*** Dataset excerpts ***

## src/rtl/sdram_pkg.sv

```systemverilog
// SDRAM traffic generator shared definitions
// Command encodings, timing constants, address layout and controller states
`default_nettype none

package sdram_pkg;

    // ----------------------------------------
    // Geometry
    // ----------------------------------------
    localparam int ROW_W  = 13;
    localparam int BANK_W = 2;
    localparam int COL_W  = 9;
    localparam int ADR_W  = ROW_W + BANK_W + COL_W;
    localparam int WB_DW  = 16;

    // Timing in clk_50m cycles
    localparam int T_RP    = 2;
    localparam int T_RCD   = 2;
    localparam int T_RFC   = 7;
    localparam int T_MRD   = 2;
    localparam int CAS_LAT = 2;

    // BL1, sequential, CL2, single-location write
    localparam logic [ROW_W-1:0] MODE_WORD = 13'b000_1_00_010_0_000;

    // Address pin source
    localparam logic [1:0] ADR_ROW     = 2'd0;
    localparam logic [1:0] ADR_COL     = 2'd1;
    localparam logic [1:0] ADR_PRE_ALL = 2'd2;
    localparam logic [1:0] ADR_MODE    = 2'd3;

    // {spare, ras_n, cas_n, we_n}
    typedef enum logic [3:0] {
        CMD_LOAD_MODE = 4'b0000,
        CMD_REFRESH   = 4'b0001,
        CMD_PRECHARGE = 4'b0010,
        CMD_ACTIVE    = 4'b0011,
        CMD_WRITE     = 4'b0100,
        CMD_READ      = 4'b0101,
        CMD_NOP       = 4'b0111
    } sdram_cmd_e;

    typedef enum logic [3:0] {
        INIT_WAIT,
        INIT_PRE,
        INIT_REF,
        INIT_MODE,
        IDLE,
        REFRESH,
        ACTIVATE,
        RCD_WAIT,
        RW,
        CAS_WAIT,
        PRE_WAIT
    } ctrl_state_e;

    // ----------------------------------------
    // Word address, flat or split for the pins
    // ----------------------------------------
    typedef struct packed {
        logic [ROW_W-1:0]  row;
        logic [BANK_W-1:0] bank;
        logic [COL_W-1:0]  col;
    } sdram_adr_fields_t;

    typedef union packed {
        logic [ADR_W-1:0]  flat;
        sdram_adr_fields_t fields;
    } sdram_adr_u;

endpackage

`default_nettype wire

```

## src/rtl/traffic_gen.sv

```systemverilog
// Traffic generator, Wishbone classic master
// Writes an LFSR pattern to a block of words, reads it back and compares
`timescale 1ns/1ps
`default_nettype none

module traffic_gen
    import sdram_pkg::*;
#(
    parameter int          N_WORDS   = 32,
    parameter logic [15:0] LFSR_SEED = 16'hACE1
) (
    input  logic             clk_50m,
    input  logic             arst_n,
    input  logic             start,
    output logic             wb_cyc,
    output logic             wb_stb,
    output logic             wb_we,
    output sdram_adr_u       wb_adr,
    output logic [WB_DW-1:0] wb_dat_w,
    input  logic [WB_DW-1:0] wb_dat_r,
    input  logic             wb_ack,
    output logic             done,
    output logic             error
);

    localparam logic [ADR_W-1:0] LAST_ADR = ADR_W'(N_WORDS - 1);

    logic [15:0] lfsr;
    logic [15:0] lfsr_next;
    logic        busy;
    logic        rd_phase;
    logic        last;

    // Fibonacci, taps 16 14 13 11
    assign lfsr_next = {lfsr[14:0], lfsr[15] ^ lfsr[13] ^ lfsr[12] ^ lfsr[10]};
    assign last      = (wb_adr.flat == LAST_ADR);
    assign wb_dat_w  = lfsr;

    always_ff @(posedge clk_50m or negedge arst_n) begin
        if (!arst_n) begin
            wb_cyc   <= 1'b0;
            wb_stb   <= 1'b0;
            wb_we    <= 1'b0;
            wb_adr   <= '0;
            lfsr     <= LFSR_SEED;
            busy     <= 1'b0;
            rd_phase <= 1'b0;
            done     <= 1'b0;
            error    <= 1'b0;
        end else begin
            if (start && !busy) begin
                // Presses during a pass fall through here unseen
                busy        <= 1'b1;
                rd_phase    <= 1'b0;
                done        <= 1'b0;
                error       <= 1'b0;
                lfsr        <= LFSR_SEED;
                wb_adr.flat <= '0;
            end else if (wb_ack) begin
                wb_cyc <= 1'b0;
                wb_stb <= 1'b0;
                if (rd_phase && (wb_dat_r != lfsr)) begin
                    error <= 1'b1;
                end
                if (!last) begin
                    lfsr        <= lfsr_next;
                    wb_adr.flat <= wb_adr.flat + 1'b1;
                end else if (!rd_phase) begin
                    // Write block finished, replay the pattern for reads
                    rd_phase    <= 1'b1;
                    lfsr        <= LFSR_SEED;
                    wb_adr.flat <= '0;
                end else begin
                    busy <= 1'b0;
                    done <= 1'b1;
                end
            end else if (busy && !wb_cyc) begin
                // Bus was idle at least one cycle
                wb_cyc <= 1'b1;
                wb_stb <= 1'b1;
                wb_we  <= !rd_phase;
            end
        end
    end

endmodule

`default_nettype wire

```

## config.mk

```make
export PLATFORM = sky130hd
export DESIGN_NAME = traffic_gen
export DESIGN_NICKNAME = d
export VERILOG_FILES = /design/src/rtl/sdram_pkg.sv /design/src/rtl/traffic_gen.sv
export SDC_FILE = /design/constraint.sdc
export NUM_CORES = 1
export LEC_CHECK = 0
export ABC_AREA = 1
export BUFFER_PORTS_ARGS = -buffer_cell sky130_fd_sc_hd__buf_2
export CAP_MARGIN = 10
export CORE_MARGIN = 5
export CORE_UTILIZATION = 55
export CTS_CLUSTER_DIAMETER = 60
export CTS_CLUSTER_SIZE = 24
export DETAILED_ROUTE_END_ITERATION = 16
export GPL_TIMING_DRIVEN = 0
export PLACE_DENSITY = 0.8
export SKIP_LAST_GASP = 1
export SLEW_MARGIN = 5
export SYNTH_ARGS = -nofsm -noshare
export SYNTH_HDL_FRONTEND = slang
export SYNTH_SLANG_ARGS = --single-unit
export TNS_END_PERCENT = 1
```

## constraint.sdc

```tcl
create_clock -name clk_50m -period 2 [get_ports clk_50m]
set_input_delay 0.6 -clock clk_50m [delete_from_list [all_inputs] [get_ports clk_50m]]
set_output_delay 0.6 -clock clk_50m [all_outputs]
set_load 0.01 [all_outputs]
```

# After elaboration in Yosys (flattened, before gate mapping)
# Cells that the tools add are included.
# W data, S select, Z words.
dict set report word_totals {
  in_bits 20
  regBits 46
  out_inout_bits 45
  wordCells 58
}
dict set report op_classes {
  n_reduce_logical 17
  n_bitwise 5
  n_addsub 1
  mux 24
  n_eq_ne 3
}
# operator n
set ops {}
lappend ops {{$mux W24} 4}
lappend ops {{$mux W16} 4}
lappend ops {{$add A24 B1 Y24 const B} 1}
lappend ops {{$eq A24 B5 Y1 const B} 1}
lappend ops {{$mux W1} 16}
lappend ops {{$ne A16 B16 Y1} 1}
lappend ops {{$reduce_bool A2 Y1} 5}
lappend ops {{$reduce_and A2 Y1} 4}
lappend ops {{$reduce_and A3 Y1} 2}
lappend ops {{$logic_and A1 B1 Y1} 3}
lappend ops {{$logic_not A1 Y1} 3}
lappend ops {{$ne A3 B2 Y1 const B} 1}
lappend ops {{$xor A1 B1 Y1} 3}
lappend ops {{$not A1 Y1} 2}

# Depth between registers and ports, before layout
dict set report logic_depth {
  depth_word 6
  mapped_depth 11
  mapped_depth_nobuf 10
}

# Worst setup path after synthesis
# No wires, ideal clock.
dict set report synth_timing {
  path_type {flip-flop to flip-flop}
  from {register wb_adr[0] (netlist name)}
  to {register wb_adr[16] (netlist name)}
  setup_ns 0.117
  n_path_buf 1
  period_less_slack_ns 1.587
  slack_ns 0.413
  stages_incl_launch_ff 12
  arrival_time_ns 1.470
  t_required_ns 1.883
  cell_sequence {dfrtp_1 -> ha_1 -> nand2_1 -> inv_2 -> nand2_1 -> nor2_1 -> nand4_1 -> nand2_2 -> nand2_4 -> buf_6 -> nand2_1 -> nand2_1}
}
dict set report synth_between {
  elab_chain_cells 4
  word_cells_on_any_way 7
  cone_classes {add/sub (1); eq/ne (2); mux (3); reduce/logical (1)}
}
# item line
set synth_lines {}
lappend synth_lines {{start, declared} traffic_gen.sv:18} ;# output sdram_adr_u wb_adr,
lappend synth_lines {{$add A24 B1 Y24 / $eq A24 B5 Y1 (equally long branches)} {traffic_gen.sv:67, traffic_gen.sv:36}}
lappend synth_lines {{$mux W24} traffic_gen.sv:65} ;# if (!last) begin
lappend synth_lines {{$mux W24} traffic_gen.sv:59} ;# end else if (wb_ack) begin
lappend synth_lines {{$mux W24} traffic_gen.sv:51} ;# if (start && !busy) begin
# Parallel ways exist; a longest one is shown, timed or not. The select of a mux whose other input is x is not followed.
# A chain may end at the register's enable or synchronous reset.

# Worst setup path in the final report
dict set report layout_timing {
  from {register busy}
  to {register wb_adr[17] (netlist name)}
}
dict set report layout_between {
  elab_chain_cells 4
  word_cells_on_any_way 6
  cone_classes {eq/ne (1); mux (1); reduce/logical (4)}
}
# item line
set layout_lines {}
lappend layout_lines {{start, declared} traffic_gen.sv:30} ;# logic busy;
lappend layout_lines {{start signal, assigned} traffic_gen.sv:46} ;# busy <= 1'b0;
lappend layout_lines {{start signal, assigned} traffic_gen.sv:53} ;# busy <= 1'b1;
lappend layout_lines {{start signal, assigned} traffic_gen.sv:74} ;# busy <= 1'b0;
lappend layout_lines {{$logic_not A1 Y1 *} traffic_gen.sv:51}
lappend layout_lines {{$logic_and A1 B1 Y1 *} traffic_gen.sv:51}
lappend layout_lines {{$ne A3 B2 Y1 (no source line) / $reduce_bool A2 Y1 (equally long branches)} --}
lappend layout_lines {{$reduce_and A2 Y1 (no source line)} --}
# Every way passes the cells marked *; elsewhere a longest branch is shown, timed or not.

==> summary.log <==
INFO  detailed_routing met3_length=430um
INFO  sta            tightestPinTransition=1.02ns
INFO  sta            timing_max_transition_violations_final=0
INFO  floorplan      design.die.area=7130um2
INFO  finish         final_core_util=65.8%
INFO  sta            final_worst_path_setup_slack=0.183ns
INFO  sta            final.setup_skew=0.00376ns
INFO  grt            grt_max_degree=47
INFO  floorplan      initial_utilization=56.1%
INFO  power_and_ir_drop power.leakage=1.94nW
INFO  placed_design  dp_worst_setup_slack=0.00323ns
INFO  yosys          syn_nets=474
INFO  finish         insertedDiodeCount=0
INFO  detailed_routing wl_met1=3.99mm
INFO  status         run_status=complete, no violations
INFO  clocking       ctsRootBufferMaster=sky130_fd_sc_hd__clkbuf_8
INFO  grt            globalRouteTotalUtil=25.3%
INFO  floorplan      die_height=84.5um
INFO  yosys          avgSynthCellArea=6.73um2
INFO  detailed_routing drcViolationCount=0
INFO  yosys          yosysUniqueCellTypes=29
INFO  finish         final_cell_count_no_fill=599
INFO  yosys          post-synth-top-area-cell=sky130_fd_sc_hd__dfrtp_1
INFO  flow_run       maxCapViolations=0
INFO  floorplan      core.rowCount=27
INFO  yosys          synth_common_cells=sky130_fd_sc_hd__nand2_1, sky130_fd_sc_hd__nor2_1, sky130_fd_sc_hd__nand3_1, sky130_fd_sc_hd__dfrtp_1, sky130_fd_sc_hd__inv_1
INFO  floorplan      fp.coreArea=5440um2
INFO  clocking       clk_pin_slew=0.09ns
INFO  detailed_routing met2_wirelength=4.15mm
INFO  power_and_ir_drop post-layout-total-power=0.00277W
INFO  placed_design  finalWeightedCongestion=0.949
INFO  detailed_routing routed_via_density=5.43
INFO  yosys          synth-main-ff-cell=sky130_fd_sc_hd__dfrtp_1
INFO  setup_path     worstSetupStartpointType=register
INFO  detailed_routing ant_nets=0
INFO  power_and_ir_drop p_per_cell_area=773nW/um2
INFO  sta            final_layout_worst_hold_slack=0.470ns
INFO  clocking       clock_sinks=46
INFO  finish         layout.nets=547
INFO  clocking       clock_latency_reported_for_the_late_side_of_the_worst_skew_pair=0.30ns
INFO  floorplan      io-pin-count=65
INFO  power_and_ir_drop irDropWorstVdd=0.743mV
INFO  yosys          syn-instance-count=453
INFO  placed_design  port_buffers=64
INFO  clocking       htree_levels=2
INFO  setup_path     worst_ep_arrival_time=2.01ns
INFO  yosys          syn_area=3050um2
INFO  clocking       clock_path_buffers=2
INFO  grt            grt_pass1_wl=14.8mm
INFO  yosys          synth_enable_flop_cells=0
INFO  yosys          synth_seq_cells=46
INFO  detailed_routing drt-pass1-iter-count=5
INFO  sta            min_period_over_period=90.9%
INFO  yosys          top_cell_type_s_share_of_synthesized_area=31.2%
INFO  sta            finalSetupViolCount=0
INFO  finish         areaGrowthSynthToFinish=17.4%
INFO  floorplan      die_w=84.5um
INFO  setup_path     cp-end-kind=register
INFO  finish         share_of_layout_cells_above_drive_strength_1=20.9%
INFO  grt            first_global_vias=3,144
INFO  sta            layout_min_cycle_time=1.82ns
INFO  detailed_routing post_drt_wl_per_cell=14.5um
INFO  sta            worst_slew_margin_rel=32.2%
INFO  yosys          yosysWarningCount=0
INFO  setup_path     crit_type=register to register
INFO  min_path       min-delay-path-class=input port to async pin
INFO  yosys          seq_area_frac_synth=38.1%
INFO  yosys          synth.top_cells.by_area=sky130_fd_sc_hd__dfrtp_1, sky130_fd_sc_hd__nand2_1, sky130_fd_sc_hd__nand3_1, sky130_fd_sc_hd__nor2_1, sky130_fd_sc_hd__dfstp_2
INFO  detailed_routing wl=8.66mm
INFO  placed_design  dpl.hpwl=6.45mm
INFO  sta            final-hold-violation-count=0
INFO  detailed_routing vias=3,250
INFO  detailed_routing routed.top_layer=met4
INFO  clocking       cts_made_buffers=5
INFO  sta            max_freq=550MHz
INFO  detailed_routing initialDrtViolationCount=220
INFO  yosys          yosysMostFrequentCell=sky130_fd_sc_hd__nand2_1
INFO  setup_path     critical_path.max_fanout=10
INFO  grt            grt-ovfl-total=0
INFO  yosys          async_flop_share=100%
INFO  clocking       clock_tree_from_tritoncts=built
INFO  setup_path     critical_path_required=2.19ns
INFO  placed_design  placed_cells=589
INFO  grt            grt_antenna_before_repair=0
layout make-up:
cell class                      instances  area [um2]
Fill cell                             529        1860
Inverter                               31         116
Multi-Input combinational cell        358        1680
Tap cell                               72        90.1
Clock buffer                            5        68.8
Timing Repair Buffer                   66         335
Sequential cell                        46        1160
Buffer                                 18         109
Clock inverter                          3        21.3
through the flow:
step                setup TNS, ns  instance area (um2)
floorplan                       0                 3050
global placement          -0.0196                 3460
detailed placement              0                 3460
CTS                             0                 3550
global route               -0.125                 3580
finish                          0                 3580
flip-flops by register name (all words and copies together) (netlist names):
register,flops
rd_phase,1
wb_stb,1
done,1
error,1
wb_adr,24
wb_dat_w,16
wb_we,1
busy,1
timing repair:
item / CTS / global route
hold endpoints to repair: 0 / 0
endpoints found under the setup margin: 0 / 19
gates resized for setup: 0 / 4
hold buffers: 0 / 0
buffers inserted: 0 / 2
where the power goes:
group | leakage (nW) | total, W | internal, W | switching, W
Clock | 0.0441 | 0.000583 | 0.000246 | 0.000337
Sequential | 0.589 | 0.00133 | 0.00112 | 0.000210
Combinational | 1.31 | 0.000857 | 0.000392 | 0.000465
placed cells by master, fill, tap and decap left out, types with 3 or more instances in the layout:
master | Yosys | final
sky130_fd_sc_hd__a21oi_1 | 3 | 3
sky130_fd_sc_hd__buf_2 | 6 | 70
sky130_fd_sc_hd__buf_4 | 5 | 7
sky130_fd_sc_hd__clkbuf_1 | 5 | 5
sky130_fd_sc_hd__clkbuf_8 | 0 | 5
sky130_fd_sc_hd__dfrtp_1 | 38 | 37
sky130_fd_sc_hd__dfstp_2 | 8 | 8
sky130_fd_sc_hd__inv_1 | 29 | 29
sky130_fd_sc_hd__nand2_1 | 154 | 154
sky130_fd_sc_hd__nand3_1 | 67 | 67
sky130_fd_sc_hd__nand3b_1 | 5 | 5
sky130_fd_sc_hd__nand4_1 | 10 | 10
sky130_fd_sc_hd__nor2_1 | 73 | 72
sky130_fd_sc_hd__nor2_2 | 5 | 6
sky130_fd_sc_hd__nor3_1 | 3 | 3
sky130_fd_sc_hd__o21bai_1 | 3 | 3
sky130_fd_sc_hd__xnor2_1 | 11 | 11
sky130_fd_sc_hd__xor2_1 | 12 | 12
kinds of logic (layout without fill, tap and decap cells):
group	Yosys count	count (layout)	synth area share, %
and+or+nand+nor	323	323	45.3
buffers and inverters	49	123	7.39
DFF	46	46	38.1
xor gates and xnor gates	23	23	6.61
AOI/OAI and AO/OA	11	11	2.22
adders and majority gates	1	1	0.410
layer usage:
metal  vias up  global-route usage (%)
met3        10                    3.73
met1      1565                    34.8
met4         0                    6.91
li1       1572                       -
met5         -                       0
met2       103                    41.8
critical path: stages (launching register included):
cell                       delay, ns
sky130_fd_sc_hd__dfrtp_1        0.41
sky130_fd_sc_hd__inv_1          0.08
sky130_fd_sc_hd__nand2_1        0.18
sky130_fd_sc_hd__inv_1          0.24
sky130_fd_sc_hd__clkbuf_1       0.47
sky130_fd_sc_hd__nor2_1         0.17
sky130_fd_sc_hd__nand2_1        0.10
sky130_fd_sc_hd__nand2_1        0.05
final timing paths:
path / start / endpoint / slack (ns) / cells past startpoint
worst max-delay path: busy$_DFFE_PN0P_ / wb_adr[17]$_DFFE_PN0P_ / 0.18 / 7
worst min-delay path: arst_n / wb_adr[7]$_DFFE_PN0P_ / 0.47 / 1
worst max register to register: busy$_DFFE_PN0P_ / wb_adr[17]$_DFFE_PN0P_ / 0.18 / 7
worst min register to register: wb_dat_w[5]$_DFFE_PN1P_ / wb_dat_w[5]$_DFFE_PN1P_ / 0.51 / 2
max in group asynchronous: arst_n / wb_adr[0]$_DFFE_PN0P_ / 0.85 / 1
min in group clk_50m: wb_dat_w[5]$_DFFE_PN1P_ / wb_dat_w[5]$_DFFE_PN1P_ / 0.51 / 2
Power figures use the tool's default switching activity.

***

▸ What you are asked to do: Each line in the entries above, starting at the line with "(1); eq/ne (2);" and ending at the line with "B5 Y1 (equally", is to be printed exactly, and only those lines.

▸ Result of the exercise:
  cone_classes {add/sub (1); eq/ne (2); mux (3); reduce/logical (1)}
}
# item line
set synth_lines {}
lappend synth_lines {{start, declared} traffic_gen.sv:18} ;# output sdram_adr_u wb_adr,
lappend synth_lines {{$add A24 B1 Y24 / $eq A24 B5 Y1 (equally long branches)} {traffic_gen.sv:67, traffic_gen.sv:36}}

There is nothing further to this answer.